··· SUPPLIED RECORDS ···

From an optimization exercise on the open Yosys and OpenROAD flow, aimed at small area, a short achievable clock period and few clock cycles per item; shortcuts taken in it are not production practice. Only simulation tests tie the RTL to the original design; equivalence was not proved. Power and IR drop assume default switching activity.

## run 1
Design packet_timestamp_interpolator, start of the top module:
module packet_timestamp_interpolator
(
    input  logic         clk,
    input  logic         rst_n,
    input  logic         cfg_valid,
    output logic         cfg_ready,
    input  logic [1:0]   cfg_index,
    input  logic [63:0]  cfg_data,
    input  logic         in_valid,
    output logic         in_ready,
    input  logic [15:0]  packet_length,
    input  logic [63:0]  cycle_count,
    output logic         out_valid,
    input  logic         out_ready,
    output logic [63:0]  timestamp,
    output logic         recalibrated
);
    function automatic [4:0] bitlen17(input [16:0] v);
        integer i;
        begin
            bitlen17 = 5'd0;
            for (i = 0; i < 17; i = i + 1)
                if (v[i]) bitlen17 = 5'(i + 1);
        end
    endfunction
    function automatic [4:0] bitlen23(input [22:0] v);
        integer i;
        begin
            bitlen23 = 5'd0;
            for (i = 0; i < 23; i = i + 1)
                if (v[i]) bitlen23 = 5'(i + 1);
  ...
Settings: LEC_CHECK=0, CAP_MARGIN=35, CORE_MARGIN=2, CORE_UTILIZATION=40, SETUP_SLACK_MARGIN=3.5, SLEW_MARGIN=35, TNS_END_PERCENT=100; clock period 8.0 ns.
run.sh (not shown) runs the stock make flow with config.mk's settings and CLKGATE_MAP_FILE= SYNTH_SCRIPT=/design/flow/synth_recipe.tcl, a recipe that flattens the netlist after the stock synthesis.
Testbench counts of run 1, summed over its fixed seeds: cycles 4,279, items 2,560.
Context: an optimization exercise on an open-source flow, tuned for small area, a short achievable clock period and few clock cycles per item. The choices shown serve that exercise and are no tape-out recipe. At most, simulation tests tie the RTL to the original design; equivalence was not proved.

run A:
// series_eval_engine
module series_eval_engine #(
    parameter int WIDTH = 16,
    parameter int TERMS = 4
) (
    input  logic             clk,
    input  logic             rst,
    input  logic             start,
    input  logic [WIDTH-1:0] x,
    input  logic             coef_wr,
    input  logic [2:0]       coef_addr,
    input  logic [WIDTH-1:0] coef_data,
    output logic             busy,
    output logic             done,
    output logic [WIDTH-1:0] result,
    output logic             ovf
);
clock: 11.0 ns
lec_check: 0
cap_margin: 50
core_margin: 2
core_utilization: 75
cts_cluster_diameter: 60
cts_cluster_size: 40
slew_margin: 75
synth_hierarchical: 1
standard.sh (not shown) runs the stock make flow with config.mk's settings and CLKGATE_MAP_FILE= SYNTH_SCRIPT=/design/flow/synth_recipe.tcl, a recipe that flattens the netlist after the stock synthesis.
==> flow/flow/run.sh <==
#!/bin/bash
# The standard layout, except that the port buffers are buf_4 cells
# (buffer_ports otherwise picks a slow delay buffer, which then sets the
# period through the output paths).
set -euo pipefail
export BUFFER_PORTS_ARGS="-buffer_cell sky130_fd_sc_hd__buf_4"
bash standard.sh > standard_flow.log 2>&1
Run A: flow completed, timing, DRC and antenna clean
Testbench counts of run A, summed over its fixed seeds: cycles 1,752, items 1,536.
Input changes introduced in run B (baseline for comparison: run A):
==> flow/flow/run.sh <==
#!/bin/bash
set -euo pipefail
export BUFFER_PORTS_ARGS="-buffer_cell sky130_fd_sc_hd__buf_4"
export SETUP_SLACK_MARGIN=7.75
bash standard.sh > standard_flow.log 2>&1
## What came out
In run B relative to run A, number of buffers created by CTS had gone up by a few percent.
Cmp run B and run A / number of post-CTS setup repair buffers / higher: run B
Run A → run B: met2 track utilization from global routing picked up an extra 1.1 points; register-to-register path setup slack picked up an extra 100 ps.
Any difference in max-cap check violation count between run B and run A is small enough to ignore.
| routed length on met2 | run B vs run A | 2.5% higher |
[compare] base=run A new=run B: timing-limited maximum frequency shows a reduction of 0.43%, post-layout minimum cycle time shows an increase of 15 ps, fraction of area in registers shows a reduction of 0.25 points.
Input-level comparison between run C and run B:
# run B
export LEC_CHECK = 0
export CAP_MARGIN = 50
export CORE_MARGIN = 2
export CORE_UTILIZATION = 75
export CTS_CLUSTER_DIAMETER = 60
export CTS_CLUSTER_SIZE = 40
export SLEW_MARGIN = 75
export SYNTH_HIERARCHICAL = 1
create_clock -name core_clock -period 11.0 [get_ports {clk}]
# run C
export LEC_CHECK = 0
export CAP_MARGIN = 50
export CORE_MARGIN = 2
export CORE_UTILIZATION = 82
export CTS_CLUSTER_DIAMETER = 60
export CTS_CLUSTER_SIZE = 40
export SLEW_MARGIN = 75
export SYNTH_HIERARCHICAL = 1
create_clock -name core_clock -period 11.0 [get_ports {clk}]
--- a/flow/flow/run.sh
+++ b/flow/flow/run.sh
@@ -1,0 +2,3 @@
+# The standard layout, except that the port buffers are buf_4 cells
+# (buffer_ports otherwise picks a slow delay buffer, which then sets the
+# period through the output paths).
@@ -4 +6,0 @@
-export SETUP_SLACK_MARGIN=7.75
[summary]
Run C: minimum hold slack 8.4 ps above run B. Comparing run C and run B, the higher global routing usage on met3 is on run C. Against run B, the final cell area of run C is lower. Run C reports its critical setup path kind as flop to flop while run B reports flop to primary output.
Setup changes, run C to run D
# run C
export LEC_CHECK = 0
export CAP_MARGIN = 50
export CORE_MARGIN = 2
export CORE_UTILIZATION = 82
export CTS_CLUSTER_DIAMETER = 60
export CTS_CLUSTER_SIZE = 40
export SLEW_MARGIN = 75
export SYNTH_HIERARCHICAL = 1
create_clock -name core_clock -period 11.0 [get_ports {clk}]
# run D
export LEC_CHECK = 0
export CAP_MARGIN = 40
export CORE_MARGIN = 2
export CORE_UTILIZATION = 75
export CTS_CLUSTER_DIAMETER = 60
export CTS_CLUSTER_SIZE = 40
export SLEW_MARGIN = 60
export SYNTH_HIERARCHICAL = 1
create_clock -name core_clock -period 11.0 [get_ports {clk}]
### Flow results
- Diff run D and run C: overall die height higher in run D
- Diff run C -> run D: setup slack rose by 96 ps, highest fanout seen on the critical path rose 14, global-route usage down 5.1 points, die area saw an increase, routed wire length moved down.
- In run D the non-clock buffering overhead in the final layout turned out 0.70 points lower than in run C.
- Against run C, run D comes in 0.83 points lower on area growth from synthesis to layout.
- Run D -> run C: max-slew violation total from the final report delta 0, exact match
- Sequential share of cell area ended up 0.30 points lower on run D than on run C.
[inputs] run E vs run D
# run D
export LEC_CHECK = 0
export CAP_MARGIN = 40
export CORE_MARGIN = 2
export CORE_UTILIZATION = 75
export CTS_CLUSTER_DIAMETER = 60
export CTS_CLUSTER_SIZE = 40
export SLEW_MARGIN = 60
export SYNTH_HIERARCHICAL = 1
create_clock -name core_clock -period 11.0 [get_ports {clk}]
# run E
export LEC_CHECK = 0
export CAP_MARGIN = 50
export CORE_MARGIN = 2
export CORE_UTILIZATION = 65
export SLEW_MARGIN = 75
export SYNTH_HIERARCHICAL = 1
create_clock -name core_clock -period 11.0 [get_ports {clk}]
### Flow results
- For run D, the end of the critical path was t1cs_q[19], unlike run E, where it was busy.
- Area added between synthesis and finish in run E is 3.1 points above run D.
- Comparing core utilization for run E and run D, the smaller number came from run E.
- Run E reports its topmost layer with routed signal wires as met4 while run D reports met5.

* * *

series_eval_engine again, from the RTL that the note above started with.
==> flow/design.v (excerpt) <==
module series_eval_engine #(
    parameter int WIDTH = 16,
    parameter int TERMS = 4
) (
    input  logic             clk,
    input  logic             rst,
    input  logic             start,
    input  logic [WIDTH-1:0] x,
    input  logic             coef_wr,
    input  logic [2:0]       coef_addr,
    input  logic [WIDTH-1:0] coef_data,
    output logic             busy,
    output logic             done,
    output logic [WIDTH-1:0] result,
    output logic             ovf
);
    localparam int NSQ  = 46;
    localparam int NMUL = 46;
    localparam int NADD = 48;
    localparam int NSUB = 48;
    logic        rdy_q;
    logic        v0_q, v1a_q, v1_q, v2a_q, v2_q, v3a_q, v3_q, v4a_q, v4_q, v5a_q, done_q;
    logic [23:0] c0_q, c1_q, c2_q, c3_q;     
    logic        w1v_q, w2v_q, w3v_q, w4v_q, w5v_q, w6v_q, w7v_q, w8v_q;
    logic [1:0]  w1a_q, w2a_q, w3a_q, w4a_q, w5a_q, w6a_q;
    logic [15:0] w1d_q, w2d_q, w3d_q, w4d_q, w5d_q, w6d_q, w7d_q, w8d_q;
    logic [15:0]     x0_q;
    logic [NSQ-1:0]  sqcs_q;   logic sqci_q;
    logic [15:0]     x1a_q;
    logic [23:0]     x2e1_q;
    logic [15:0]     x1_q;
    logic [NMUL-1:0] t0cs_q;   logic t0ci_q;
    logic [NMUL-1:0] p3cs_q;   logic p3ci_q;
    logic [23:0]     x2e2a_q;
    logic [15:0]     x3_q, acc2_q;
    logic [23:0]     x2e2_q;
    logic [NMUL-1:0] p5cs_q;   logic p5ci_q;
    logic [NSUB-1:0] t1cs_q;   logic t1ci_q, t1sp_q;
    logic [23:0]     x2e3a_q;
    logic [15:0]     x5_q, acc3_q;
    logic [23:0]     x2e3_q;
    logic            ovf3_q;
    logic [NMUL-1:0] p7cs_q;   logic p7ci_q;
    logic [NADD-1:0] t2cs_q;   logic t2ci_q, t2sp_q;
    logic            ovf4a_q;
    logic [15:0]     x7_q, acc4_q;
    logic            ovf4_q;
    logic [NSUB-1:0] t3cs_q;   logic t3ci_q, t3sp_q;
    logic            ovf5a_q;
    logic [15:0]     result_q;
    logic            ovf_q;
    logic            take;
    logic [NSQ-1:0]  sqcs_d;   logic sqci_d;
    logic [NMUL-1:0] t0cs_d, p3cs_d, p5cs_d, p7cs_d;
    logic            t0ci_d, p3ci_d, p5ci_d, p7ci_d;
    logic [NSUB-1:0] t1cs_d, t3cs_d;
    logic [NADD-1:0] t2cs_d;
  ...
==> flow/config.mk <==
export PLATFORM = sky130hd
export DESIGN_NAME = series_eval_engine
export DESIGN_NICKNAME = series_eval_engine
export VERILOG_FILES = /design/flow/design.v
export SDC_FILE = /design/flow/constraint.sdc
export NUM_CORES = 4
export LEC_CHECK = 0
export CAP_MARGIN = 50
export CORE_MARGIN = 2
export CORE_UTILIZATION = 75
export CTS_CLUSTER_DIAMETER = 60
export CTS_CLUSTER_SIZE = 50
export SLEW_MARGIN = 75
export SYNTH_HIERARCHICAL = 1
==> flow/constraint.sdc <==
create_clock -name core_clock -period 11.0 [get_ports {clk}]
set_input_delay 2.2000 -clock core_clock [delete_from_list [all_inputs] [get_ports {clk}]]
set_output_delay 2.2000 -clock core_clock [all_outputs]
set_load 0.01 [all_outputs]
==> flow/flow/run.sh <==
#!/bin/bash
# The standard layout, except that the port buffers are buf_4 cells
# (buffer_ports otherwise picks a slow delay buffer, which then sets the
# period through the output paths).
set -euo pipefail
export BUFFER_PORTS_ARGS="-buffer_cell sky130_fd_sc_hd__buf_4"
bash standard.sh > standard_flow.log 2>&1
Testbench counts at the start, summed over its fixed seeds: cycles 1,752, items 1,536.
Change:
- CAP_MARGIN: 50 -> 60
- CTS_CLUSTER_SIZE: 50 -> 40
- SLEW_MARGIN: 75 -> 85
Result:
- The changed run ran to the end with no violations
- global-route usage came out higher by 3.0 points
- first-iteration DRC count came out higher by 44%
- worst hold slack stays flat
- routed wire length came out higher by 18%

···

- **TASK TO CARRY OUT**: Where a line above includes "runs", copy that line.

- **EXERCISE ANSWER**:
run.sh (not shown) runs the stock make flow with config.mk's settings and CLKGATE_MAP_FILE= SYNTH_SCRIPT=/design/flow/synth_recipe.tcl, a recipe that flattens the netlist after the stock synthesis.
standard.sh (not shown) runs the stock make flow with config.mk's settings and CLKGATE_MAP_FILE= SYNTH_SCRIPT=/design/flow/synth_recipe.tcl, a recipe that flattens the netlist after the stock synthesis.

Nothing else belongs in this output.